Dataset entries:
++++++++++++++++++++

--- config.mk ---
export PLATFORM = sky130hd
export DESIGN_NAME = fifo_wr_ctrl
export DESIGN_NICKNAME = d
export VERILOG_FILES = /design/src/rtl/fifo_wr_ctrl.sv
export SDC_FILE = /design/constraint.sdc
export NUM_CORES = 1
export LEC_CHECK = 0
export ABC_AREA = 1
export BUFFER_PORTS_ARGS = -buffer_cell sky130_fd_sc_hd__clkbuf_2
export CORE_MARGIN = 5
export CORE_UTILIZATION = 50
export DETAILED_ROUTE_END_ITERATION = 6
export GPL_ROUTABILITY_DRIVEN = 0
export HOLD_SLACK_MARGIN = 0.05
export PLACE_DENSITY_LB_ADDON = 0.15
export SYNTH_ARGS = -nofsm -noshare
export SYNTH_HDL_FRONTEND = slang
export SYNTH_SLANG_ARGS = --single-unit
--- constraint.sdc ---
create_clock -name w_clk -period 4.3 [get_ports w_clk]
set_input_delay 0.215 -clock w_clk [delete_from_list [all_inputs] [get_ports w_clk]]
set_output_delay 0.215 -clock w_clk [all_outputs]
set_load 0.03 [all_outputs]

++++++++++++++++++++

_Task description:_
Could I ask you to return the records exactly and in full?

_Reply to the exercise:_
--- config.mk ---
export PLATFORM = sky130hd
export DESIGN_NAME = fifo_wr_ctrl
export DESIGN_NICKNAME = d
export VERILOG_FILES = /design/src/rtl/fifo_wr_ctrl.sv
export SDC_FILE = /design/constraint.sdc
export NUM_CORES = 1
export LEC_CHECK = 0
export ABC_AREA = 1
export BUFFER_PORTS_ARGS = -buffer_cell sky130_fd_sc_hd__clkbuf_2
export CORE_MARGIN = 5
export CORE_UTILIZATION = 50
export DETAILED_ROUTE_END_ITERATION = 6
export GPL_ROUTABILITY_DRIVEN = 0
export HOLD_SLACK_MARGIN = 0.05
export PLACE_DENSITY_LB_ADDON = 0.15
export SYNTH_ARGS = -nofsm -noshare
export SYNTH_HDL_FRONTEND = slang
export SYNTH_SLANG_ARGS = --single-unit
--- constraint.sdc ---
create_clock -name w_clk -period 4.3 [get_ports w_clk]
set_input_delay 0.215 -clock w_clk [delete_from_list [all_inputs] [get_ports w_clk]]
set_output_delay 0.215 -clock w_clk [all_outputs]
set_load 0.03 [all_outputs]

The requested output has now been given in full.